Солнце не желало уступать небо ранним сумеркам. По широкой привокзальной площади, занесенной снегом, сновали сани и пролетки. В такой день всем должно быть радостно и весело. Только двоим было не до веселья. Акаев, утопая в тулупе, забрался на козлы. Он был расстроен до самой глубины своей юной души. И обернулся к Пушкину, который сидел на диванчике полицейской пролетки.

– Все, Алексей, конец нам.

– Еще не конец, – ответил Пушкин, которому очень хотелось посмотреть на двери вокзала, но он запретил себе.

– Эфенбах живьем съест. Вас – точно. И мной не поперхнется.

– Еще не конец.

– Поезд уже отошел. Сами же разрешили жандарму отправить по расписанию.

– Еще не конец, – упрямо повторил Пушкин.

Спорить Акаев не стал. Запахнул тулуп и загородился овчинным воротником.

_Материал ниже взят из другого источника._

[src/rtl/cpu_pkg.sv]
// Shared CPU definitions: datapath width, default reset PC and fetch FSM states.
package cpu_pkg;

  localparam int XLEN = 16;
  localparam logic [XLEN-1:0] RESET_PC_DEFAULT = 16'h0000;

  // Fetch front-end state: RUN fetches normally, HALT is frozen until reset.
  typedef enum logic {
    RUN  = 1'b0,
    HALT = 1'b1
  } fetch_state_t;

endpackage

[src/rtl/pf_fifo.sv]
// Generic synchronous FIFO with synchronous clear; head word is always visible.
module pf_fifo #(
  parameter int WIDTH = 16,
  parameter int DEPTH = 4
) (
  input  logic                       clk,
  input  logic                       rst,
  input  logic                       clear,
  input  logic                       push,
  input  logic [WIDTH-1:0]           push_data,
  input  logic                       pop,
  output logic [WIDTH-1:0]           head,
  output logic [$clog2(DEPTH):0]     count,
  output logic                       full,
  output logic                       empty
);

  localparam int AW = $clog2(DEPTH);
  localparam int CW = AW + 1;
  localparam logic [CW-1:0] DEPTH_C = CW'(DEPTH);

  logic [WIDTH-1:0] mem [DEPTH];
  logic [AW-1:0]    wr_ptr;
  logic [AW-1:0]    rd_ptr;
  logic             do_push;
  logic             do_pop;

  assign empty   = (count == '0);
  assign full    = (count == DEPTH_C);
  assign do_pop  = pop & !empty;
  assign do_push = push & (!full | do_pop);
  assign head    = mem[rd_ptr];

  // Storage and pointers; pointers wrap naturally because DEPTH is a power of two.
  always_ff @(posedge clk or posedge rst) begin
    if (rst) begin
      wr_ptr <= '0;
      rd_ptr <= '0;
      count  <= '0;
      for (int i = 0; i < DEPTH; i++) mem[i] <= '0;
    end else if (clear) begin
      wr_ptr <= '0;
      rd_ptr <= '0;
      count  <= '0;
    end else begin
      if (do_push) begin
        mem[wr_ptr] <= push_data;
        wr_ptr      <= wr_ptr + 1'b1;
      end
      if (do_pop) rd_ptr <= rd_ptr + 1'b1;
      count <= count + CW'(do_push) - CW'(do_pop);
    end
  end

endmodule

[src/rtl/if_prefetch.sv]
// Instruction-fetch front end with a small prefetch queue, branch flush and halt.
//
// Handshake: a request transfers on any rising clk where imem_req_valid and
// imem_req_ready are both high; imem_req_valid/addr never depend on
// imem_req_ready. Responses are in order and carry no ready: each one pulses
// imem_rsp_valid for exactly one cycle and must be consumed. Toward IF/ID,
// the head instruction transfers when if_valid is high and stall_if is low.
module if_prefetch
  import cpu_pkg::*;
#(
  parameter int              DEPTH    = 4,
  parameter logic [XLEN-1:0] RESET_PC = RESET_PC_DEFAULT
) (
  input  logic            clk,
  input  logic            rst,
  output logic            imem_req_valid,
  output logic [XLEN-1:0] imem_req_addr,
  input  logic            imem_req_ready,
  input  logic            imem_rsp_valid,
  input  logic [XLEN-1:0] imem_rsp_data,
  input  logic            stall_if,
  input  logic            flush_if,
  input  logic [XLEN-1:0] redirect_pc,
  input  logic            halt,
  output logic            if_valid,
  output logic [XLEN-1:0] if_pc,
  output logic [XLEN-1:0] if_instr,
  output logic            halted
);

  localparam int CW = $clog2(DEPTH) + 1;
  localparam logic [CW:0] DEPTH_LIM = (CW+1)'(DEPTH);

  fetch_state_t      state;
  logic [XLEN-1:0]   fetch_pc;
  logic [CW-1:0]     discard;
  logic [CW-1:0]     outstanding;
  logic [CW-1:0]     q_count;
  logic              q_full, q_empty;
  logic              tag_full, tag_empty;
  logic [XLEN-1:0]   tag_head;
  logic [2*XLEN-1:0] q_head;
  logic [CW:0]       credit_used;
  logic              running, flush_eff, accept, rsp_ok, rsp_drop, q_push, q_pop;

  // The tag FIFO holds exactly one entry per accepted, unanswered request,
  // so its occupancy is the outstanding-request count.
  assign running     = (state == RUN);
  assign flush_eff   = running & flush_if;
  assign credit_used = {1'b0, q_count} + {1'b0, outstanding};

  assign imem_req_valid = !rst & running & !flush_if & !halt & !tag_full & !q_full
                          & (credit_used < DEPTH_LIM);
  assign imem_req_addr  = fetch_pc;
  assign accept         = imem_req_valid & imem_req_ready;

  // A response with nothing outstanding is a protocol violation and ignored.
  assign rsp_ok   = imem_rsp_valid & !tag_empty;
  assign rsp_drop = (discard != '0) | flush_eff;
  assign q_push   = rsp_ok & !rsp_drop;

  assign if_valid = running & !q_empty;
  assign q_pop    = if_valid & !stall_if & !flush_eff;
  assign if_pc    = q_head[2*XLEN-1:XLEN];
  assign if_instr = q_head[XLEN-1:0];

  // Fetch state machine: halt freezes fetch until reset, a same-cycle flush wins.
  always_ff @(posedge clk or posedge rst) begin
    if (rst) begin
      state  <= RUN;
      halted <= 1'b0;
    end else if (running && halt && !flush_if) begin
      state  <= HALT;
      halted <= 1'b1;
    end
  end

  // Fetch PC and the count of in-flight responses to throw away after a flush.
  always_ff @(posedge clk or posedge rst) begin
    if (rst) begin
      fetch_pc <= RESET_PC;
      discard  <= '0;
    end else if (flush_eff) begin
      fetch_pc <= redirect_pc;
      discard  <= outstanding - CW'(rsp_ok);
    end else begin
      if (accept) fetch_pc <= fetch_pc + 16'd1;
      if (rsp_ok && discard != '0) discard <= discard - 1'b1;
    end
  end

  pf_fifo #(.WIDTH(XLEN), .DEPTH(DEPTH)) u_tag_fifo (
    .clk       (clk),
    .rst       (rst),
    .clear     (1'b0),
    .push      (accept),
    .push_data (fetch_pc),
    .pop       (rsp_ok),
    .head      (tag_head),
    .count     (outstanding),
    .full      (tag_full),
    .empty     (tag_empty)
  );

  pf_fifo #(.WIDTH(2*XLEN), .DEPTH(DEPTH)) u_out_queue (
    .clk       (clk),
    .rst       (rst),
    .clear     (flush_eff),
    .push      (q_push),
    .push_data ({tag_head, imem_rsp_data}),
    .pop       (q_pop),
    .head      (q_head),
    .count     (q_count),
    .full      (q_full),
    .empty     (q_empty)
  );

endmodule

[config.mk]
export PLATFORM = sky130hd
export DESIGN_NAME = if_prefetch
export DESIGN_NICKNAME = d
export VERILOG_FILES = /design/src/rtl/cpu_pkg.sv /design/src/rtl/pf_fifo.sv /design/src/rtl/if_prefetch.sv
export SDC_FILE = /design/constraint.sdc
export NUM_CORES = 1
export LEC_CHECK = 0
export ABC_AREA = 0
export ABC_CLOCK_PERIOD_IN_PS = 4600
export CAP_MARGIN = 0
export CORE_ASPECT_RATIO = 0.5
export CORE_MARGIN = 3
export CORE_UTILIZATION = 30
export CTS_CLUSTER_DIAMETER = 100
export DETAILED_ROUTE_END_ITERATION = 10
export GPL_TIMING_DRIVEN = 0
export HOLD_SLACK_MARGIN = 0.1
export SYNTH_ARGS = -nofsm -noshare
export SYNTH_HDL_FRONTEND = slang
export SYNTH_HIERARCHICAL = 1
export SYNTH_SLANG_ARGS = --single-unit
[constraint.sdc]
create_clock -name clk -period 4.6 [get_ports clk]
set_input_delay 0.92 -clock clk [delete_from_list [all_inputs] [get_ports clk]]
set_output_delay 0.92 -clock clk [all_outputs]
set_load 0.01 [all_outputs]
==> impl_metrics.env <==
export IMPL_status="finished clean"
export IMPL_via_count=6286
export IMPL_clock_latency_ns=0.52
export IMPL_critPathCaptureType="primary output"
export IMPL_seq_area_frac_synth_pct=50.88
export IMPL_setup_viol=0
export IMPL_synthCells=717
export IMPL_switchingPower_mw=1.076
export IMPL_critical_path_class="in2out"
export IMPL_overflow=0
export IMPL_maxSlewViolCount=0
export IMPL_hp_class="reg2reg"
export IMPL_required_ns=3.68
export IMPL_cts_setup_buffers=0
export IMPL_die_h_microns=142.1
export IMPL_fill_cells=3373
export IMPL_num_rows=49
export IMPL_fmax_mhz=244.3
export IMPL_netlist_area_sq_um=11120
export IMPL_grt_pass1_wl_microns=40410
export IMPL_vias_per_cell=4.719
export IMPL_slew_headroom_pct=36.12
export IMPL_synth_compound_area_share_pct=1.531
export IMPL_p_comb_share_pct=7.9
export IMPL_avgSynthCellArea_sq_um=15.50
export IMPL_crit_start="rst"
export IMPL_worstHoldStart="u_out_queue/mem[58]"
export IMPL_io_pins=90
export IMPL_setup_ws_ns=0.5067
export IMPL_cp_max_fo=9
export IMPL_crit_arrival_ns=3.17
export IMPL_clockRootBuffer="clkbuf_16"
export IMPL_initial_core_util_pct=30.68
export IMPL_dieArea_sq_um=39540
export IMPL_max_clock_path_buffers=3
export IMPL_ys_types=49
export IMPL_hold_viol_final=0
export IMPL_crit_reg2reg_launch="u_tag_fifo/count[1]"
export IMPL_postLayoutCoreUtil_pct=37.14
export IMPL_synthToLayoutAreaGrowth_pct=21.07
export IMPL_p_int_mw=3.452
export IMPL_dp_cells=1292
export IMPL_cts_tree="done"
export IMPL_cts_resized=0
export IMPL_cp_slowest_cell="clkdlybuf4s50_1"
export IMPL_ir_drop_mv=0.2471
export IMPL_clk_pin_slew_ns=0.06
export IMPL_rsz0062_at_grt="false"
export IMPL_grt_usage_pct=12.79
export IMPL_synthAdderAreaFrac_pct=2.499
export IMPL_synth_edf_count=0
export IMPL_cp_slowest_stage_delay_ns=0.58
export IMPL_io_buffer_count=88
export IMPL_worst_pin_slew_ns=0.9494
export IMPL_drt_iter0_drc=262
export IMPL_wl_per_cell_microns=18.64
export IMPL_design_core_area_sq_um=36230
export IMPL_fp_dieW_microns=278.2
export IMPL_firstDrtPassIters=4
export IMPL_crit_chain="clkdlybuf4s50_1 > nor3_2 > nor2b_1 > clkbuf_1 > and2_1 > clkdlybuf4s50_1"
export IMPL_grt_max_degree=98
export IMPL_antenna_found_initial=0
export IMPL_htreeDepth=1
export IMPL_final_cells=1332
export IMPL_dp_hpwl_microns=17380
export IMPL_synth_xor_area_share_pct=1.576
export IMPL_routed_wl_microns=24830
export IMPL_p_sw_share_pct=23.75
export IMPL_yosysWarnings=6
export IMPL_async_reset_ff_share_pct=100.0
export IMPL_muxShareOfSynthArea_pct=33.71
export IMPL_crit_top_cell="clkdlybuf4s50_1"
export IMPL_ctsHoldBuffers=0
export IMPL_layout_common_cells="dfrtp_1, mux2_4, clkdlybuf4s50_1"
export IMPL_p_leak_nw=6.065
export IMPL_placed_area_sq_um=12640
export IMPL_final_nets=894
export IMPL_drcViolationCount=0
export IMPL_final_cell_area_sq_um=13460
export IMPL_period_needed_ns=4.093
export IMPL_drv_cap=0
export IMPL_synthSimpleGateAreaFrac_pct=6.540
export IMPL_total_power_mw=4.528
export IMPL_final_setup_skew_ns=0.02217
export IMPL_ys_flop_type="dfrtp_1"
export IMPL_final_common_cell="dfrtp_1"
export IMPL_post_route_period_util_pct=88.98
export IMPL_cts_buffers=24
export IMPL_drive_gt1_share_pct=38.56
export IMPL_pre_cts_ws_ns=0.1496
export IMPL_clkPwrFrac_pct=44.3
export IMPL_pwr_share_seq_pct=47.8
export IMPL_cts_sinks=226
export IMPL_p_per_area_nw_per_um2=336.4
export IMPL_ys_ff_latch=226
export IMPL_gp_congestion=0.7895
export IMPL_grt_pass1_vias=6978
export IMPL_whs_ns=0.4830
export IMPL_antennaDiodeCount=0
export IMPL_cp_start_kind="primary input"
export IMPL_synth_top_family_by_area="multiplexers"
export IMPL_tns_ns=0
export IMPL_antenna_left=0
[sequential cells by signal, indices dropped and copies added (netlist names), 3 cells and up]
signal,flops
u_out_queue/mem,128
u_tag_fifo/mem,64
discard,3
u_out_queue/count,3
imem_req_addr,16
u_tag_fifo/count,3
[metal layers]
layer  share of wire (%)  up-vias  GRT usage, %
li1                    -     2832             -
met2                  50       87         22.75
met5                   0        -             0
met3                 2.8       37         1.770
met4                 2.1        0         2.966
met1                  45     3330         16.71
[final timing paths]
check,slack [ns],end,depth (start not counted)
worst max-delay path,0.51,imem_req_valid,6
worst min-delay path,0.48,u_out_queue/mem[58],1
worst max register to register,1.09,u_tag_fifo/count[2],15
worst min register to register,0.48,u_out_queue/mem[58],1
max in group asynchronous,2.83,u_out_queue/mem[113],3
min in group asynchronous,0.95,u_out_queue/count[1],2
[area by class of cell]
| cell class | count | area [sq um] | area share [%] |
|---|---|---|---|
| Clock buffer | 31 | 656.9 | 4.881 |
| Multi-Input combinational cell | 428 | 5109 | 37.96 |
| Inverter | 23 | 93.84 | 0.6973 |
| Sequential cell | 226 | 5655 | 42.02 |
| Buffer | 42 | 272.8 | 2.027 |
| Tap cell | 484 | 605.6 | 4.500 |
| Clock inverter | 9 | 156.4 | 1.162 |
| Timing Repair Buffer | 89 | 908.4 | 6.750 |
[cell usage after synthesis (2+ instances only)]
cell type | count | area, sq um
a21oi_1 | 6 | 30.03
a311oi_1 | 2 | 17.52
a31o_2 | 2 | 17.52
and2_1 | 4 | 25.02
and3_1 | 8 | 50.05
and4_1 | 2 | 17.52
buf_1 | 3 | 11.26
buf_2 | 17 | 85.08
buf_6 | 12 | 135.1
clkbuf_1 | 9 | 33.78
dfrtp_1 | 226 | 5655
fa_1 | 2 | 40.04
ha_1 | 19 | 237.7
inv_1 | 22 | 82.58
mux2_1 | 2 | 22.52
mux2_2 | 73 | 822.0
mux2_4 | 120 | 1802
mux2i_1 | 2 | 20.02
mux4_2 | 48 | 1081
nand2_1 | 23 | 86.33
nand2b_1 | 2 | 12.51
nand3_1 | 4 | 20.02
nand4_1 | 8 | 50.05
nor2_1 | 19 | 71.32
nor2b_1 | 5 | 31.28
nor3_1 | 7 | 35.03
nor3_2 | 3 | 30.03
nor3b_1 | 2 | 15.01
nor4_2 | 5 | 62.56
nor4b_4 | 2 | 47.55
nor4bb_1 | 7 | 70.07
o21ai_0 | 4 | 20.02
o21ai_1 | 11 | 55.05
o31ai_1 | 2 | 15.01
or3_1 | 2 | 12.51
xnor2_1 | 9 | 78.83
xor2_1 | 11 | 96.34
[cell families after synthesis]
logic type                 count (synthesis)
muxes                                    245
DFF                                      226
and+or+nand+nor                          110
buffers and inverters                     65
AOI/OAI and AO/OA                         29
adders and majority gates                 21
xor gates and xnor gates                  20
other                                      1
[worst max-delay path: cells and delay by family]
kind / cells / cell delay [ns]
and+or+nand+nor: 3 / 0.80
buffers and inverters: 3 / 1.44
[power by group through the flow]
stage	registers [mW]	logic (mW)	clock network [mW]
2_1_floorplan	2.17	0.178	0
3_3_place_gp	2.19	0.356	0
3_5_place_dp	2.20	0.367	0
4_1_cts	2.16	0.368	2.06
5_1_grt	2.18	0.401	2.16
6_report	2.16	0.360	2.00
Note: power is estimated with default switching activity, not from simulation.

– Может быть, подадите даме руку?

Пушкин как ни в чем не бывало подвинулся в угол диванчика.

– Залезайте, баронесса, я нагрел вам местечко.

Акаев не верил своим глазам: злодейка, мошенница, воровка, вместо того чтобы спокойно укатить, взяла и вернулась. Сама вернулась! Это чудо было выше понимания юного чиновника. Каким волшебством Пушкин знал, что она придет? Невероятный вопрос. Между тем баронесса залезла без посторонней помощи и устроилась.

– Не смейте смотреть на меня с таким победным видом, – сказала она, опуская вуаль.

– Не думал смотреть на вас, – сказал Пушкин, не отрывая взгляд от нее.

– Вынуждена спасать свою шкуру. Ничего больше.

– Это разумно.

– Это глупость, – эхом ответила она. – О которой еще пожалею.

– Тогда давайте познакомимся. Называть вас баронессой утомительно.

Она отвернулась, разглядывая вокзал и городового, который давно не обращал внимания на пролетку.

– Меня зовут Керн… Агата Керн… Я из Петербурга…

– Верю, – ответил Пушкин. – Выдает лощеный столичный говорок.

– Это у вас в Москве говорок, сами не замечаете.

– Раз уж открыли все карты, скажите, госпожа Керн…

– Называйте меня по имени.

– Как прикажете… Так вот, Агата, для чего вам нужно раскрыть это убийство?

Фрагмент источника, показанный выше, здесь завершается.